Anotherparkingthread · 05/06/2025 11:59

I think everybody on this thread is over reacting. I can see myself giving somebody a poetry book and a card from a museum as a gift and not thinking anything more about it. I would definitely not be assuming the persons spouse would think I was having an affair with them. I tend to sign all cards with multiple X's as well.

The photo has a pin hole in it, so has likely been taken down from a board or something at work as well.

The page it is in could be random and he's just tucked it in the book. And even if it isn't, it's hardly a declaration of undying love. In fact it sounds more like a leaving present or a promotion or something. Has he changed roles at work etc?

And he left it with all the other books. He hasn't tried to hide it.

I think you may have leapt to the wrong conclusion and personally I'd be pretty offended if my partner accued me of having an affair based on a birthday card and a book.

Try not to over react and if you want to bring it up maybe just casually ask him about it. If he hasn't given you any reason to distrust him I don't think this alone is a good enough reason to start.

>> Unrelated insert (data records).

build 84:
// cnm_top
module cnm_top (
    input  logic               clk,
    input  logic               rst,
    input  logic               in_valid,
    input  logic signed [7:0]  rea,
    input  logic signed [7:0]  ima,
    input  logic signed [7:0]  req,
    input  logic signed [7:0]  imq,
    output logic               out_valid,
    output logic signed [15:0] rep,
    output logic signed [15:0] imp
);
Size: ~66 flip-flops, roughly 14000 um^2 of cells after synthesis.
clock: 4.54 ns
lec_check: 0
abc_area: 1
cap_margin: 0
cell_pad_in_sites_detail_placement: 0
core_aspect_ratio: 0.5
core_margin: 5
core_utilization: 43
cts_cluster_diameter: 170
cts_cluster_size: 99
gpl_timing_driven: 1
hold_slack_margin: -0.08
place_density_lb_addon: 0.01
slew_margin: 40
tns_end_percent: 20
run.sh (not shown) runs the stock make flow with config.mk's settings and CLKGATE_MAP_FILE=.
From the logs: build 84 reached the end of the flow and failed the layout checks with negative setup slack.
## Diff of input files: build 54 against build 84
==> flow/config.mk <==
export PLATFORM = sky130hd
export DESIGN_NAME = cnm_top
export DESIGN_NICKNAME = cnm_top
export VERILOG_FILES = /design/flow/design.v
export SDC_FILE = /design/flow/constraint.sdc
export NUM_CORES = 4
export LEC_CHECK = 0
export ABC_AREA = 1
export CAP_MARGIN = 0
export CELL_PAD_IN_SITES_DETAIL_PLACEMENT = 0
export CORE_MARGIN = 5
export CORE_UTILIZATION = 70
export CTS_CLUSTER_SIZE = 15
export GPL_TIMING_DRIVEN = 1
export PLACE_DENSITY_LB_ADDON = 0.01
export SETUP_SLACK_MARGIN = 0.26
export SLEW_MARGIN = 40
export TNS_END_PERCENT = 20
==> flow/constraint.sdc <==
create_clock -name core_clock -period 1.8 [get_ports {clk}]
set_input_delay 0.3600 -clock core_clock [delete_from_list [all_inputs] [get_ports {clk}]]
set_output_delay 0.3600 -clock core_clock [all_outputs]
set_load 0.01 [all_outputs]
Notes after the runs:
- In the summary table, build 54 is marked failed, with error DPL-0038 raised in clock tree synthesis.
- For final RePlAce weighted congestion, dividing the value from build 54 by the value from build 84 gives 1.12.
- Diff build 84 -> build 54 | HPWL after detailed placement | up by more than 10%
- As far as fraction of registers with async set/reset is concerned, build 54 and build 84 perform about the same.
- Comparing build 54 against build 84, there is no change at all in number of cells in the yosys synthesis report.
- Build 84 → build 54: instance tally after logic synthesis barely changed; horizontal extent of the die dropped 43%; area after synthesis barely changed; placement-stage cell area dropped 0.98%.
### build 54 -> build 94
==> flow/config.mk <==
export PLATFORM = sky130hd
export DESIGN_NAME = cnm_top
export DESIGN_NICKNAME = cnm_top
export VERILOG_FILES = /design/flow/design.v
export SDC_FILE = /design/flow/constraint.sdc
export NUM_CORES = 4
export LEC_CHECK = 0
export ABC_AREA = 1
export CAP_MARGIN = 0
export CELL_PAD_IN_SITES_DETAIL_PLACEMENT = 0
export CORE_ASPECT_RATIO = 0.5
export CORE_MARGIN = 5
export CORE_UTILIZATION = 41
export CTS_CLUSTER_DIAMETER = 170
export CTS_CLUSTER_SIZE = 99
export GPL_TIMING_DRIVEN = 1
export PLACE_DENSITY_LB_ADDON = 0.01
export SLEW_MARGIN = 40
export TNS_END_PERCENT = 20
==> flow/constraint.sdc <==
create_clock -name core_clock -period 4.54 [get_ports {clk}]
set_input_delay 0.9080 -clock core_clock [delete_from_list [all_inputs] [get_ports {clk}]]
set_output_delay 0.9080 -clock core_clock [all_outputs]
set_load 0.01 [all_outputs]
==> results <==
- Build 94 and build 54: no clean run
- Build 54 is listed as incomplete: the tool reported an error in clock tree synthesis and the run ended there.
- Build 94 finished all stages; layout check result: FAIL, due to negative setup slack.
- Of build 94 and build 54, the higher chip height belongs to build 54.
- [build 94 vs build 54] initial core utilization: lower in build 94
- Compared with build 54, in build 94 netlist area before placement closely matched the old numbers; sequential cell area fraction in the yosys report closely matched the old numbers; width of the chip increased by 120 um relative to the old numbers; number of placement rows decreased by about 8% relative to the old numbers; total core area increased by about 70% relative to the old numbers.
- Build 94 vs build 54 — count of placed standard cells including taps climbed by a few percent
- Of the two candidates, build 54 has the better die area and build 94 the worse one.
- On build 94: placed cell area is 180 um^2 higher than what build 54 gave.
Relative to build 94, the following input files were edited for build 79:
==> flow/config.mk <==
export PLATFORM = sky130hd
export DESIGN_NAME = cnm_top
export DESIGN_NICKNAME = cnm_top
export VERILOG_FILES = /design/flow/design.v
export SDC_FILE = /design/flow/constraint.sdc
export NUM_CORES = 4
export LEC_CHECK = 0
export ABC_AREA = 1
export CAP_MARGIN = 0
export CELL_PAD_IN_SITES_DETAIL_PLACEMENT = 0
export CORE_MARGIN = 2
export CORE_UTILIZATION = 66
export CTS_CLUSTER_SIZE = 17
export GPL_TIMING_DRIVEN = 1
export SETUP_SLACK_MARGIN = -0.06
export SLEW_MARGIN = 40
export TNS_END_PERCENT = 20
==> flow/constraint.sdc <==
create_clock -name core_clock -period 1.47 [get_ports {clk}]
set_input_delay 0.2940 -clock core_clock [delete_from_list [all_inputs] [get_ports {clk}]]
set_output_delay 0.2940 -clock core_clock [all_outputs]
set_load 0.01 [all_outputs]
## What came out
- The vertical die dimension in build 79 is 1.06 times that in build 94.
- Diff build 94 -> build 79: initial core utilization up 26 points; count of buffers added by post-CTS timing repair for setup up 21.
- What build 79 reported for post-cts resize count has to be multiplied by 0.63 to get the figure for build 94.
- For build 79, the flow was terminated by a tool error in global routing and produced no final design.
- Taking build 94 as the reference, in build 79 worst slack at placement saw a decrease; chip footprint saw a decrease; post-place instance area saw a decrease.


## the baseline
Starting RTL as in the previous note.
export LEC_CHECK = 0
export CAP_MARGIN = 0
export CELL_PAD_IN_SITES_DETAIL_PLACEMENT = 0
export CORE_ASPECT_RATIO = 0.88
export CORE_MARGIN = 2
export CORE_UTILIZATION = 72
export CTS_CLUSTER_SIZE = 36
export GPL_TIMING_DRIVEN = 1
export PLACE_DENSITY_LB_ADDON = 0.0
export SETUP_SLACK_MARGIN = 1.7
export SLEW_MARGIN = 40
export TNS_END_PERCENT = 20
create_clock -name core_clock -period 6.67 [get_ports {clk}]
Seen in the log of the baseline: GRT-0232 during 5_1_grt, after which the run never completed.
#### Input delta (the candidate over the baseline)
- CAP_MARGIN changed from 0 to 20
- GPL_TIMING_DRIVEN removed (was 1)
- PLACE_DENSITY_LB_ADDON removed (was 0.0)
- TNS_END_PERCENT removed (was 20)
- SLEW_MARGIN changed from 40 to 20
- CELL_PAD_IN_SITES_DETAIL_PLACEMENT removed (was 0)
- CORE_UTILIZATION changed from 72 to 62
- CORE_ASPECT_RATIO removed (was 0.88)
- ABC_AREA newly set to 1
- CTS_CLUSTER_SIZE removed (was 36)
- SETUP_SLACK_MARGIN removed (was 1.7)
- the clock period (ns, I/O delays scaled along) changed from 6.67 to 7.94
Findings:
[compare] base=the baseline new=the candidate: vertical die size went up by 19%; core region area +27%. The weighted congestion reported at the end of routability-driven placement reported for the candidate is smaller than that of the baseline by 0.97%. Going from the baseline to the candidate, post-synthesis adder-cell area fraction has decreased; initial standard-cell utilization of the core decreased by 10 points relative to the old numbers; placed standard-cell area comparable; synthesized net count rose by about 27%. [the candidate vs the baseline] synthesized area: higher in the candidate. Of the candidate and the baseline, it is the candidate that has the lower number of setup buffers added after CTS. Die area grows by more than a quarter when moving from the baseline to the candidate. The candidate vs the baseline — synthesized chip area reported by yosys climbed by a little under 10%. The candidate ran to completion and came out clean on the timing, design-rule and antenna checks.


Starting RTL as in the previous note.
clock: 7.24 ns
lec_check: 0
abc_area: 1
cap_margin: 20
core_margin: 2
core_utilization: 72
cts_cluster_diameter: 228
cts_cluster_size: 22
place_density_lb_addon: 0.26
setup_slack_margin: 1.73
slew_margin: 20
The first run never finished: it broke off in 5_1_grt.
Change:
--- a/flow/config.mk
+++ b/flow/config.mk
@@ -9,8 +9,7 @@
 export CAP_MARGIN = 20
+export CORE_ASPECT_RATIO = 1.84
 export CORE_MARGIN = 2
-export CORE_UTILIZATION = 72
-export CTS_CLUSTER_DIAMETER = 228
-export CTS_CLUSTER_SIZE = 22
-export PLACE_DENSITY_LB_ADDON = 0.26
-export SETUP_SLACK_MARGIN = 1.73
+export CORE_UTILIZATION = 66
+export CTS_CLUSTER_DIAMETER = 203
+export CTS_CLUSTER_SIZE = 100
 export SLEW_MARGIN = 20
==> flow/constraint.sdc (replaced) <==
create_clock -name core_clock -period 7.0 [get_ports {clk}]
set_input_delay 1.4000 -clock core_clock [delete_from_list [all_inputs] [get_ports {clk}]]
set_output_delay 1.4000 -clock core_clock [all_outputs]
set_load 0.01 [all_outputs]
Result: Now the flow passed the timing, design-rule and antenna checks; synthesized area does not change; synthesized cell count does not change; die area rose by 9.1%.


Setup of run 1:
cnm_top again, from the RTL that the note above started with.
clock: 7.62 ns
lec_check: 0
cap_margin: 25
cell_pad_in_sites_detail_placement: 1
cell_pad_in_sites_global_placement: 1
core_aspect_ratio: 0.81
core_margin: 2
core_utilization: 35
cts_cluster_size: 17
max_routing_layer: met4
min_routing_layer: met2
place_density_lb_addon: 0.11
slew_margin: 10
tns_end_percent: 45
Run 1 completed end to end with timing, DRC and antenna clean.
For run 2, these inputs were changed with respect to run 1:
Settings: a deleted MIN_ROUTING_LAYER that had been met2; a deleted MAX_ROUTING_LAYER that had been met4; a deleted PLACE_DENSITY_LB_ADDON that had been 0.11; a change of CTS_CLUSTER_SIZE from 17 to 27; a change of CAP_MARGIN from 25 to 20; a deleted TNS_END_PERCENT that had been 45; a deleted CELL_PAD_IN_SITES_GLOBAL_PLACEMENT that had been 1; a change of CORE_UTILIZATION from 35 to 68; a deleted CELL_PAD_IN_SITES_DETAIL_PLACEMENT that had been 1; a change of SLEW_MARGIN from 10 to 20; a deleted CORE_ASPECT_RATIO that had been 0.81; a change of the clock period (ns, I/O delays scaled along) from 7.62 to 2.21.
Run 2 | ERROR | clock tree synthesis
Net count of the mapped netlist across run 2 and run 1: no real change.
Comparing run 2 against run 1, there is no change at all in yosys stat cell total.
Run 2: width of the chip is 35% lower than what run 1 reported.
| worst setup slack before clock tree synthesis | higher: run 1 |
Routability-driven placement congestion ratio: run 2 vs run 1 up 0.14
Area share of fa/ha/maj cells after synthesis across run 2 and run 1: no real change.
On run 2: core utilization at floorplan is 34 points higher than what run 1 gave.
From run 1 to run 2, per-instance average area after synthesis did not move at all.
Run 2 -> run 1: share of synthesized registers carrying an async set or reset delta 0, exact match
Taking run 1 as 1.0, run 2 lands at 0.52 on area of the die.
Count of standard-cell rows ended up about 20% lower on run 2 than on run 1.
The inputs of run 3 differ from those of run 2 as listed below.
Settings: SLEW_MARGIN: 20 -> 35; CTS_CLUSTER_SIZE: 27 -> 20; TNS_END_PERCENT: unset -> 80; CORE_UTILIZATION: 68 -> 40; the clock period (ns, I/O delays scaled along): 2.21 -> 7.0.
Notes after the runs:
Lower worst slack at placement was reported by run 2, not run 3.
Die area is higher on run 3
Run 3: no failed stages, no open violations at the end
Die height, run 2 and run 3: lower on run 2
As far as synthesized area goes, run 3 and run 2 are indistinguishable; the numbers are identical.
Input changes introduced in run 4 (baseline for comparison: run 3):
Settings: a change of CTS_CLUSTER_SIZE from 20 to 100; an added CTS_CLUSTER_DIAMETER of 203; an added ABC_AREA of 1; a change of SLEW_MARGIN from 35 to 20; a change of TNS_END_PERCENT from 80 to 20; an added CORE_ASPECT_RATIO of 1.84; an added PLACE_DENSITY of 0.87; a change of CORE_UTILIZATION from 40 to 66.
Notes after the runs:
Of the two candidates, run 3 has the worse smallest setup slack after layout and run 4 the better one. Utilization: run 3 and run 4 compared, higher one is run 4. Run 4 — share of the final layout cell area in multi-input gates 0.97 points lower, run 3 as reference. Against run 3, number of multi-input logic gates in run 4 rose by more than 10%.


The RTL this note starts from:
==> flow/design.v <==
module mult(y,a,b);  
	output logic [15:0] y;
	input  logic [7:0] a,b;
	logic [15:0] y_tmp;
	logic [7:0]  a_tmp;
	logic [7:0]  b_tmp;
	logic [14:0] c1;
	logic [10:0] c2;            
	logic [14:0] out1;
	logic [12:0] out2;
	logic [10:0] out3;
	logic [8:0]  out4;
	logic [14:0] m_temp0;
	logic [13:0] m_temp1;
	logic [12:0] m_temp2;
	logic [11:0] m_temp3;
	logic [10:0] m_temp4;
	logic [9:0]  m_temp5;
	logic [8:0]  m_temp6;
	logic [7:0]  m_temp7;
	always_comb
		begin
			if(a[7])
				begin
					a_tmp = ~a+1'b1;
					if(b[7])
						begin
							b_tmp = ~b+1'b1;
							y = y_tmp ;
						end
					else
						begin
							b_tmp = b;
							y = ~y_tmp+1'b1;
						end
				end
			else
				begin
					a_tmp = a;
					if(b[7])
						begin
							b_tmp = ~b+1'b1;
							y = ~y_tmp+1'b1;
						end
					else
						begin
							b_tmp = b;
							y = y_tmp;
						end
				end
		end
	always_comb
		begin
			out1 = m_temp0 + m_temp1;
			out2 = m_temp2 + m_temp3;
			out3 = m_temp4 + m_temp5;
			out4 = m_temp6 + m_temp7;
			c1   = out1    + out2;
			c2   = out3    + out4;
			y_tmp= c1      + c2;
		end
	always_comb
		begin		
			m_temp0[14:7] = b_tmp[7]?a_tmp:8'b00000000;
			m_temp0[6:0]  = 7'b0000000;
			m_temp1[13:6] = b_tmp[6]?a_tmp:8'b00000000;
			m_temp1[5:0]  = 6'b000000;
			m_temp2[12:5] = b_tmp[5]?a_tmp:8'b00000000;
			m_temp2[4:0]  = 5'b00000;
			m_temp3[11:4] = b_tmp[4]?a_tmp:8'b00000000;
			m_temp3[3:0]  = 4'b0000;
			m_temp4[10:3] = b_tmp[3]?a_tmp:8'b00000000;
			m_temp4[2:0]  = 3'b000;
			m_temp5[9:2]  = b_tmp[2]?a_tmp:8'b00000000;
			m_temp5[1:0]  = 2'b00;
			m_temp6[8:1]  = b_tmp[1]?a_tmp:8'b00000000;
			m_temp6[0]    = 1'b0;
			m_temp7       = b_tmp[0]?a_tmp:8'b00000000;
		end
endmodule
	module cnm(rep,imp,rea,ima,req,imq);  
	output logic signed[15:0] rep, imp;
	input  logic signed[7:0] rea, req, ima, imq;
	logic signed[15:0] y0,y1,y2,y3;
	mult reaXreq (.y(y0), .a(rea), .b(req));
	mult imaXimq (.y(y1), .a(ima), .b(imq));
	mult reaXimq (.y(y2), .a(rea), .b(imq));
	mult imaXreq (.y(y3), .a(ima), .b(req));
	always_comb
		begin
			rep = y0-y1;
			imp = y2+y3;
		end
endmodule
module cnm_top (
    input  logic               clk,
    input  logic               rst,
    input  logic               in_valid,
    input  logic signed [7:0]  rea,
    input  logic signed [7:0]  ima,
    input  logic signed [7:0]  req,
    input  logic signed [7:0]  imq,
    output logic               out_valid,
    output logic signed [15:0] rep,
    output logic signed [15:0] imp
);
    logic signed [7:0]  rea_r, ima_r, req_r, imq_r;
    logic               valid_r;
    logic signed [15:0] rep_c, imp_c;
    cnm cnm (.rep(rep_c), .imp(imp_c), .rea(rea_r), .ima(ima_r), .req(req_r), .imq(imq_r));
    always_ff @(posedge clk) begin
        rea_r <= rea;
        ima_r <= ima;
        req_r <= req;
        imq_r <= imq;
        rep   <= rep_c;
        imp   <= imp_c;
        if (rst) begin
            valid_r   <= 1'b0;
            out_valid <= 1'b0;
        end else begin
            valid_r   <= in_valid;
            out_valid <= valid_r;
        end
    end
endmodule
make LEC_CHECK=0 ABC_AREA=1 CAP_MARGIN=0 CORE_ASPECT_RATIO=0.5 CORE_MARGIN=2 CORE_UTILIZATION=72 CTS_CLUSTER_DIAMETER=373 CTS_CLUSTER_SIZE=99 SETUP_SLACK_MARGIN=0.34 SLEW_MARGIN=20 TNS_END_PERCENT=5 finish   # period 6.23 ns
The first run finished with negative setup slack left.
Change:
--- a/flow/config.mk
+++ b/flow/config.mk
@@ -9 +9 @@
-export CAP_MARGIN = 0
+export CAP_MARGIN = 20
@@ -12,4 +12,4 @@
-export CORE_UTILIZATION = 72
-export CTS_CLUSTER_DIAMETER = 373
-export CTS_CLUSTER_SIZE = 99
-export SETUP_SLACK_MARGIN = 0.34
+export CORE_UTILIZATION = 66
+export CTS_CLUSTER_DIAMETER = 203
+export CTS_CLUSTER_SIZE = 100
+export PLACE_DENSITY = 0.42
@@ -17 +16,0 @@
-export TNS_END_PERCENT = 5
==> flow/constraint.sdc (replaced) <==
create_clock -name core_clock -period 7.0 [get_ports {clk}]
set_input_delay 1.4000 -clock core_clock [delete_from_list [all_inputs] [get_ports {clk}]]
set_output_delay 1.4000 -clock core_clock [all_outputs]
set_load 0.01 [all_outputs]
This time the run passed the timing, design-rule and antenna checks.
Routed wire length went down by a quarter to a third.
Global-route usage went down by 7.8 points.
Area after synthesis stays the same.
Change:
--- a/flow/config.mk
+++ b/flow/config.mk
@@ -10 +10 @@
-export CORE_ASPECT_RATIO = 0.5
+export CORE_ASPECT_RATIO = 1.84
@@ -12 +12 @@
-export CORE_UTILIZATION = 66
+export CORE_UTILIZATION = 64
@@ -16,0 +17 @@
+export TNS_END_PERCENT = 20
Effect:
- worst hold slack is about the same
- global-route usage came out higher by 0.17 points
- worst setup slack degrades by 0.028 ns
Change:
==> flow/config.mk (replaced) <==
export PLATFORM = sky130hd
export DESIGN_NAME = cnm_top
export DESIGN_NICKNAME = cnm_top
export VERILOG_FILES = /design/flow/design.v
export SDC_FILE = /design/flow/constraint.sdc
export NUM_CORES = 4
export LEC_CHECK = 0
export CAP_MARGIN = 20
export CORE_MARGIN = 2
export CORE_UTILIZATION = 40
export CTS_CLUSTER_SIZE = 84
export SETUP_SLACK_MARGIN = 0.07
export SLEW_MARGIN = 20
Effect: Final cell count went down by 12%. Final area went up by 3.4%. Register-to-register slack is worse by 0.05 ns. Global-route usage went down by 12 points.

I agree with all of this. People are too quick with the "OMG this is awful" comments. Which I don't think are helpful. It's a book, on a shelf people!

SpendingTooMuchTimeHere · 07/06/2025 09:32

How are you op? Is your DH back?
I hope your chat helps you to get to the bottom of it.

poetryslam · 07/06/2025 11:31

@SpendingTooMuchTimeHere I'm okay thanks for asking. Still overthinking and I will be in my own head until I speak to him. He's back tomorrow so I'm looking forward to the relief of stopping the racing thoughts.